▶ [Problem to solve]: The line containing "lstg_pix_if pix_i ();" opens the span to copy, and the last line of the records below closes it. Write out that span exactly.

▶ [Data provided]:
^^^^

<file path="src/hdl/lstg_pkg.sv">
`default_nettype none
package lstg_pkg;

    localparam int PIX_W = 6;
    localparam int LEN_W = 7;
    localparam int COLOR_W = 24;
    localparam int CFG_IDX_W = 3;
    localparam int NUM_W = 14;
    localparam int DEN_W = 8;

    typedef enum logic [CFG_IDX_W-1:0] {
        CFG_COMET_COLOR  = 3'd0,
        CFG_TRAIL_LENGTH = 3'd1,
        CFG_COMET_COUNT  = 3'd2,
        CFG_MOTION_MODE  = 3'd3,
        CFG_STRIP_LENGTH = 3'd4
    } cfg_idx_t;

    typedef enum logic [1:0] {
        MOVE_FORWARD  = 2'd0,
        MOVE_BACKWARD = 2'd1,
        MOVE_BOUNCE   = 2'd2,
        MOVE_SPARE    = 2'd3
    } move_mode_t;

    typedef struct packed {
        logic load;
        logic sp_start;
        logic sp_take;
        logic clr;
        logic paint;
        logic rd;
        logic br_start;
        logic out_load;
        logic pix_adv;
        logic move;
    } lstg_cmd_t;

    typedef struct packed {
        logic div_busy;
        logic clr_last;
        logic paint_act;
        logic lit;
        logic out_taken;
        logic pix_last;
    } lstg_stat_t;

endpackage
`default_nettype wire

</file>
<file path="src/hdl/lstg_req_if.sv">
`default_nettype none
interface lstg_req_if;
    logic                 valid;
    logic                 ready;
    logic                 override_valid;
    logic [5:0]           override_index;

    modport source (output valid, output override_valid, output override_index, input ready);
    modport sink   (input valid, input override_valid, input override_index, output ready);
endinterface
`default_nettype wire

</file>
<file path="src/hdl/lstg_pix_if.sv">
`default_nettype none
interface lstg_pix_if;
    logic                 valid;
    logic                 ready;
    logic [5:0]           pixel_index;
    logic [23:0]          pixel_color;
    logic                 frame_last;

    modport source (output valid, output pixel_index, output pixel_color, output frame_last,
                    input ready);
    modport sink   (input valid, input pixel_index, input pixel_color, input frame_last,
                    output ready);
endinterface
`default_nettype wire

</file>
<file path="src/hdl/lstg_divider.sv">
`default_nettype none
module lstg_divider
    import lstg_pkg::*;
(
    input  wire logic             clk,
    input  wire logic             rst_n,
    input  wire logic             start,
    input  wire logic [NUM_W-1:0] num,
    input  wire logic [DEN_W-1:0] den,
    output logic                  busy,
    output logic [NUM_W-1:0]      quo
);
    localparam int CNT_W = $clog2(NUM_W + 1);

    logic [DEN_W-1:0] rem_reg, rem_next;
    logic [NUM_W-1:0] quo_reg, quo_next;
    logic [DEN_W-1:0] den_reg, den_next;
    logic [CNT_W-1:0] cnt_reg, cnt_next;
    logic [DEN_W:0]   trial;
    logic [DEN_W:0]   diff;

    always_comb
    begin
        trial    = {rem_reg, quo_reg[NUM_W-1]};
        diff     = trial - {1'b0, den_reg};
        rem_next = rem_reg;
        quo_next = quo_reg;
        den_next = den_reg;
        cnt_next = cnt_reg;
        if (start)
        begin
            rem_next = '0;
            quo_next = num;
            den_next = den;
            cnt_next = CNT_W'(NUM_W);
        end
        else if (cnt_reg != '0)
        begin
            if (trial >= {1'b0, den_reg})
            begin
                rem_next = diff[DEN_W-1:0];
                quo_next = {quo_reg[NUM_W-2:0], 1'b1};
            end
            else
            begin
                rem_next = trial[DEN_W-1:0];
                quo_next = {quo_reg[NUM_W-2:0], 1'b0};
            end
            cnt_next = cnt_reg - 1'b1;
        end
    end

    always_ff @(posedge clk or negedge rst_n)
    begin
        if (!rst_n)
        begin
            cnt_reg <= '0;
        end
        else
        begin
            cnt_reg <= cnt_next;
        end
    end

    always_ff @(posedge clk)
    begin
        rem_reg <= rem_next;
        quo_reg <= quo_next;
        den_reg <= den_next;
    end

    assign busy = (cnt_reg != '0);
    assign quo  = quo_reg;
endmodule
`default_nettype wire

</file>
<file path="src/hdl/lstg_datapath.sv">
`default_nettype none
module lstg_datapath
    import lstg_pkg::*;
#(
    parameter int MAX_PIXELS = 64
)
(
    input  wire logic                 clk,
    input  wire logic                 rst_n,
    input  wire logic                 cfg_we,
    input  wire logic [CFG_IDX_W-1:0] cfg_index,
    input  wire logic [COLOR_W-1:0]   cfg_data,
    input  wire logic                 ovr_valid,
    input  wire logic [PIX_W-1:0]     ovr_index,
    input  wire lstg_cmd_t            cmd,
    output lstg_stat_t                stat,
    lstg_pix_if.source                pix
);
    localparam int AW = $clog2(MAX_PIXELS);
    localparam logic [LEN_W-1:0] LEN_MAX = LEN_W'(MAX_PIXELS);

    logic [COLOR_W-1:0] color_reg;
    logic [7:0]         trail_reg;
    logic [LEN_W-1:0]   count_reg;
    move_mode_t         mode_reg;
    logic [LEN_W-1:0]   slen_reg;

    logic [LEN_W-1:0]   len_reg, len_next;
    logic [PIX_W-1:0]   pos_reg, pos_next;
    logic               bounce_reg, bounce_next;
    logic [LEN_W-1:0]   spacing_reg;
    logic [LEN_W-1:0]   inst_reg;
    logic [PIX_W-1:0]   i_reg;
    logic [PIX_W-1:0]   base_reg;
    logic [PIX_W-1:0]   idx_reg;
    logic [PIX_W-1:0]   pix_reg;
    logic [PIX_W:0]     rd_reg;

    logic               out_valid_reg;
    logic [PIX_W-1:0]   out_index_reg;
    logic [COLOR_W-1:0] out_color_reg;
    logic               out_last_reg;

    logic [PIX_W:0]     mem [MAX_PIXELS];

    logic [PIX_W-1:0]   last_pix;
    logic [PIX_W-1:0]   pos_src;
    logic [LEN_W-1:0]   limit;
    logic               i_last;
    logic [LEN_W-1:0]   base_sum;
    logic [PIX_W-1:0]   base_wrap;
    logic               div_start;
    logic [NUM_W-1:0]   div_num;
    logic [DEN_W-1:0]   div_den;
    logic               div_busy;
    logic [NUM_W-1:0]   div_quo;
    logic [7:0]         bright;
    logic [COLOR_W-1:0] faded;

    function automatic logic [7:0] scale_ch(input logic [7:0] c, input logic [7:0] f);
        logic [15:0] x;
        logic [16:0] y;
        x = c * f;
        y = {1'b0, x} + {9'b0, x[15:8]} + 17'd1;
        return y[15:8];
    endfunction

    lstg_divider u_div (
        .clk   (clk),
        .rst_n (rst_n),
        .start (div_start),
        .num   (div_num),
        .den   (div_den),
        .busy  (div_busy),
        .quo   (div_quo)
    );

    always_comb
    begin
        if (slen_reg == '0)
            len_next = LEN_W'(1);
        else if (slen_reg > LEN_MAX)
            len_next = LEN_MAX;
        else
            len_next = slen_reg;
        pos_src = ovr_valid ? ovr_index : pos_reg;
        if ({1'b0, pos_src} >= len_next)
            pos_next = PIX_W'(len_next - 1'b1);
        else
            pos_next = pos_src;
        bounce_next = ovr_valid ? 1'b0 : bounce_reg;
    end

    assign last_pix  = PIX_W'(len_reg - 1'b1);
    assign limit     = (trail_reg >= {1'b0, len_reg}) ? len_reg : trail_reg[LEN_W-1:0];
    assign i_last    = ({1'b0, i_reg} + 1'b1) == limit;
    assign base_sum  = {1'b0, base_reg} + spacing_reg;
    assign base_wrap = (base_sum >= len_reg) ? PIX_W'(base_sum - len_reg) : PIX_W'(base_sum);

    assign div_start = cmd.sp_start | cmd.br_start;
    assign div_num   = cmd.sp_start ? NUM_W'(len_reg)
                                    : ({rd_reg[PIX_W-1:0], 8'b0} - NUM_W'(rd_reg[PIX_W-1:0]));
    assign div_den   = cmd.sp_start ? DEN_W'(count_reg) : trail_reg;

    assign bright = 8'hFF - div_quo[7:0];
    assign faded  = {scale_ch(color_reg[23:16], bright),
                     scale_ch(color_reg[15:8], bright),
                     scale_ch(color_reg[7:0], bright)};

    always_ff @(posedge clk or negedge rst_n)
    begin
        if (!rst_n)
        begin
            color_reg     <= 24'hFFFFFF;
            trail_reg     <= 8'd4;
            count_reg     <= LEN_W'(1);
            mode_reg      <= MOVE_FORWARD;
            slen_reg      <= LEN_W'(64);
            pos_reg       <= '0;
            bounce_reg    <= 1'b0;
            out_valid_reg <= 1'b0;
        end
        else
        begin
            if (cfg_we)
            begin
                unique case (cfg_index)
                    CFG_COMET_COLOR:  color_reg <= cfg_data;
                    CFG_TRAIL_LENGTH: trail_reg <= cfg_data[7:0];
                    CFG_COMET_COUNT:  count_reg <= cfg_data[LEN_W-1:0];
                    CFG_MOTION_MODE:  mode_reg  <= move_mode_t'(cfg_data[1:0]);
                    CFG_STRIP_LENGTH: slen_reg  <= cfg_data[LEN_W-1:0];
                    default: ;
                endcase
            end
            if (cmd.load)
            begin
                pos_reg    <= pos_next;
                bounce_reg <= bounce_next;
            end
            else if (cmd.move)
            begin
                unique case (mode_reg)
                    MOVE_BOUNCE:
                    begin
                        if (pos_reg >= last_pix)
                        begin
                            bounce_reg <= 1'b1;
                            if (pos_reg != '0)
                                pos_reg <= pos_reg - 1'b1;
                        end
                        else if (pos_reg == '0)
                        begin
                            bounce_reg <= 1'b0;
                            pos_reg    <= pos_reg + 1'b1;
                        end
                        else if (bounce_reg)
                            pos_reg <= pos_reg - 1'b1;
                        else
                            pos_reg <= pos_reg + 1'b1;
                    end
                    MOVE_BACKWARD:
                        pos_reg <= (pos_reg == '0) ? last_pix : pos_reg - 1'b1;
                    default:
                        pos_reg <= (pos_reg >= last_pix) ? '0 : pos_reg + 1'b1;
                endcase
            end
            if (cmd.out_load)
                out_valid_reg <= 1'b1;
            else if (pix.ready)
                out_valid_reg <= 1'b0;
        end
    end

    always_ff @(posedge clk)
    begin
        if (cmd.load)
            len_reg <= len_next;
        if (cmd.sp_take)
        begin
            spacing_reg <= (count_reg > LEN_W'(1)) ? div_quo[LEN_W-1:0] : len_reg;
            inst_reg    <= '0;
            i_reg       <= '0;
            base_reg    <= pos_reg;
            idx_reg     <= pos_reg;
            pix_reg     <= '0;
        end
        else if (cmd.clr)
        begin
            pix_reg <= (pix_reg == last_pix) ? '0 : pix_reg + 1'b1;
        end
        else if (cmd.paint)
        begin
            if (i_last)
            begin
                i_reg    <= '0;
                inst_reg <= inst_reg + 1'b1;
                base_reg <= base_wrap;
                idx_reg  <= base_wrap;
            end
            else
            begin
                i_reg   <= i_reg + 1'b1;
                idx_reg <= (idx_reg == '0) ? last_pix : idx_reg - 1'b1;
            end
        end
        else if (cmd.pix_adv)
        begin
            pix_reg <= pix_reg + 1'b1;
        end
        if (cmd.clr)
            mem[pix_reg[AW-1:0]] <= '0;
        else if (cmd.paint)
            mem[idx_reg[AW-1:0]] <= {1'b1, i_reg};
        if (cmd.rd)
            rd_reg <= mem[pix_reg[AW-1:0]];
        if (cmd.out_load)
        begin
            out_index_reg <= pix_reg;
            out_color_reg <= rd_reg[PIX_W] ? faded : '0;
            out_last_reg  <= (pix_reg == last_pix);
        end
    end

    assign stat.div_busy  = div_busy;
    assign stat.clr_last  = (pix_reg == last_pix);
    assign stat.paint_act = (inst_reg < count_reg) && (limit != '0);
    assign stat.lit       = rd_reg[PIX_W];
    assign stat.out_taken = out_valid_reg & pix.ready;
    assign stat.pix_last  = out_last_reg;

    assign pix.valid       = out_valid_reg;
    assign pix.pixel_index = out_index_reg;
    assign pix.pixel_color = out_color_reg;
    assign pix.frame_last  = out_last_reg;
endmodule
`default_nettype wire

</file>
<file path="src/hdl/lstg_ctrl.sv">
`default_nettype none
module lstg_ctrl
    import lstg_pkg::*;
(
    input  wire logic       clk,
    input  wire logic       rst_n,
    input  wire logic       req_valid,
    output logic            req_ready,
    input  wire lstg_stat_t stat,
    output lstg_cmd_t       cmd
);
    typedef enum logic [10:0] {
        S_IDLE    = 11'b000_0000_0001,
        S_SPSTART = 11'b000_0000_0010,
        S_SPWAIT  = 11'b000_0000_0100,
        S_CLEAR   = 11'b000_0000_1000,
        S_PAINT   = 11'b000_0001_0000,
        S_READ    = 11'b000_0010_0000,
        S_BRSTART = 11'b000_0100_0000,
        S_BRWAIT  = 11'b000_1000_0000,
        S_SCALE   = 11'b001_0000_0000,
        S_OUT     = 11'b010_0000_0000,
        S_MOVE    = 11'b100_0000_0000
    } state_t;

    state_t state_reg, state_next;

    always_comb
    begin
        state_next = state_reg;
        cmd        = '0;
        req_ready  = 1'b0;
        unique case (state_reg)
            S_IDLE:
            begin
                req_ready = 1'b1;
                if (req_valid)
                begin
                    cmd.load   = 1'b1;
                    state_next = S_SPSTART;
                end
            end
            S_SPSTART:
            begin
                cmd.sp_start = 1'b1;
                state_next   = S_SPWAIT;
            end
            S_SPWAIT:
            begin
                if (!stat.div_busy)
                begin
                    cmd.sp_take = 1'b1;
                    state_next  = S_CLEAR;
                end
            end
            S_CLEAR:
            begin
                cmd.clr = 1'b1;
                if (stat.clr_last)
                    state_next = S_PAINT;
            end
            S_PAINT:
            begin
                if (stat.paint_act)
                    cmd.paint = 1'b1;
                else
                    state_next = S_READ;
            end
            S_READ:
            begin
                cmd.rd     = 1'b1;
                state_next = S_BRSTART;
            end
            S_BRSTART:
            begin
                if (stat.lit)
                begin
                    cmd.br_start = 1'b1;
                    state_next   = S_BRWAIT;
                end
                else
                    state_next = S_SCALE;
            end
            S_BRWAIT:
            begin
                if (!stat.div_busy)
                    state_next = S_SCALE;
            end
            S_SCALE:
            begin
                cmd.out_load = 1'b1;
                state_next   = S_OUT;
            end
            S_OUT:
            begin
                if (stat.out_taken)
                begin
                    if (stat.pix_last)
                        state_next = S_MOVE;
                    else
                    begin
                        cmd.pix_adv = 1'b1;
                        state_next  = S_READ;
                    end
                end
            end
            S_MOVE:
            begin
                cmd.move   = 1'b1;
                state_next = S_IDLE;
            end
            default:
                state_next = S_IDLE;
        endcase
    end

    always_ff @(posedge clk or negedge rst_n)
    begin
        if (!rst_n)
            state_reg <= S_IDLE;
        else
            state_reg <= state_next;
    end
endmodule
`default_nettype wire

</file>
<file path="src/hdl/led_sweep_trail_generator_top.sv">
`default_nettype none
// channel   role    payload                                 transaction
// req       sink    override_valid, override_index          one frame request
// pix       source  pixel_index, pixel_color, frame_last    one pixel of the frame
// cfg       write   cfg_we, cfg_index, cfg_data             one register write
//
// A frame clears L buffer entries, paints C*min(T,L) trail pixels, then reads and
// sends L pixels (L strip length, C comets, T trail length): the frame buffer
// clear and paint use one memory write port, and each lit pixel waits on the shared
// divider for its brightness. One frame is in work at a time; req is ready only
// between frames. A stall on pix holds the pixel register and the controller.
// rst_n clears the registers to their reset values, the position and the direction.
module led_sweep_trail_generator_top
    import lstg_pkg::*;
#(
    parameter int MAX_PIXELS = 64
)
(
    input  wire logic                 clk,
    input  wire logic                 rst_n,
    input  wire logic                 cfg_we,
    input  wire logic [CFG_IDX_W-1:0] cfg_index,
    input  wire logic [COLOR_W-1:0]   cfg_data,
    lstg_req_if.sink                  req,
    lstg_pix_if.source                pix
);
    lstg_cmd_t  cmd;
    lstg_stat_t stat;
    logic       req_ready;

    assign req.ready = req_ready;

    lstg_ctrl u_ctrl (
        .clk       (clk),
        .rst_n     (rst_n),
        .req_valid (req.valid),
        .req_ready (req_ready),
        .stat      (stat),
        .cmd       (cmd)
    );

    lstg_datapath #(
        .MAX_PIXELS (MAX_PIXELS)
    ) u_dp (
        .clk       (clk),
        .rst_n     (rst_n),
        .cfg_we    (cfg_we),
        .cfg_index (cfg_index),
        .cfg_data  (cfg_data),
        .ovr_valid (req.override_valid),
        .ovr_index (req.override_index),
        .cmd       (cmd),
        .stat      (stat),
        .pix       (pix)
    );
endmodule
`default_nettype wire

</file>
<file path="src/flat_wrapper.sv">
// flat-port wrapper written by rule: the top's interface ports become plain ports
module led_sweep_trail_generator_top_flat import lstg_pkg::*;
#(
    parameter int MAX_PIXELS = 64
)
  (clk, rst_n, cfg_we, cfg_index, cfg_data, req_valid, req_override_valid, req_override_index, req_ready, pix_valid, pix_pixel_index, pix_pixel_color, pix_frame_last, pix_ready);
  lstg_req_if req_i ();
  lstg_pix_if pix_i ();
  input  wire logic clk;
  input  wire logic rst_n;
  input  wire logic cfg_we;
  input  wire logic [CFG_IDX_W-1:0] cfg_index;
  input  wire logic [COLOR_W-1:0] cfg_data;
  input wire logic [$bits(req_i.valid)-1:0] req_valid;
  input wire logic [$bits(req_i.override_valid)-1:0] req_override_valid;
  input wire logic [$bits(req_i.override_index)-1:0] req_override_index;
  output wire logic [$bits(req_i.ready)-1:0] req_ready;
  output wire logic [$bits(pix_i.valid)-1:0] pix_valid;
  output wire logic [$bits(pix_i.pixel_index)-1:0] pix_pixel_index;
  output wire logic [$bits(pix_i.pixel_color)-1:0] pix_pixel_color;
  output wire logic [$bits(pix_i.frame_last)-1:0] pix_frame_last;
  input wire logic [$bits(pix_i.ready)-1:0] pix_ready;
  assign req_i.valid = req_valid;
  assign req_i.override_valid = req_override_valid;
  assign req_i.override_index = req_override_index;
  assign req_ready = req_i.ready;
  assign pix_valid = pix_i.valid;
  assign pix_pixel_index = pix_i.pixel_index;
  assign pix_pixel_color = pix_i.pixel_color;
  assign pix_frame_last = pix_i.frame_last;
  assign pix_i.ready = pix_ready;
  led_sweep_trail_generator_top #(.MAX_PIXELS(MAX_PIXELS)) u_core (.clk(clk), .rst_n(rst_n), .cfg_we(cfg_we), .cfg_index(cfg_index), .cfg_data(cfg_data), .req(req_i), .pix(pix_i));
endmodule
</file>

^^^^

▶ [Answer to this task]:
  lstg_pix_if pix_i ();
  input  wire logic clk;
  input  wire logic rst_n;
  input  wire logic cfg_we;
  input  wire logic [CFG_IDX_W-1:0] cfg_index;
  input  wire logic [COLOR_W-1:0] cfg_data;
  input wire logic [$bits(req_i.valid)-1:0] req_valid;
  input wire logic [$bits(req_i.override_valid)-1:0] req_override_valid;
  input wire logic [$bits(req_i.override_index)-1:0] req_override_index;
  output wire logic [$bits(req_i.ready)-1:0] req_ready;
  output wire logic [$bits(pix_i.valid)-1:0] pix_valid;
  output wire logic [$bits(pix_i.pixel_index)-1:0] pix_pixel_index;
  output wire logic [$bits(pix_i.pixel_color)-1:0] pix_pixel_color;
  output wire logic [$bits(pix_i.frame_last)-1:0] pix_frame_last;
  input wire logic [$bits(pix_i.ready)-1:0] pix_ready;
  assign req_i.valid = req_valid;
  assign req_i.override_valid = req_override_valid;
  assign req_i.override_index = req_override_index;
  assign req_ready = req_i.ready;
  assign pix_valid = pix_i.valid;
  assign pix_pixel_index = pix_i.pixel_index;
  assign pix_pixel_color = pix_i.pixel_color;
  assign pix_frame_last = pix_i.frame_last;
  assign pix_i.ready = pix_ready;
  led_sweep_trail_generator_top #(.MAX_PIXELS(MAX_PIXELS)) u_core (.clk(clk), .rst_n(rst_n), .cfg_we(cfg_we), .cfg_index(cfg_index), .cfg_data(cfg_data), .req(req_i), .pix(pix_i));
endmodule
</file>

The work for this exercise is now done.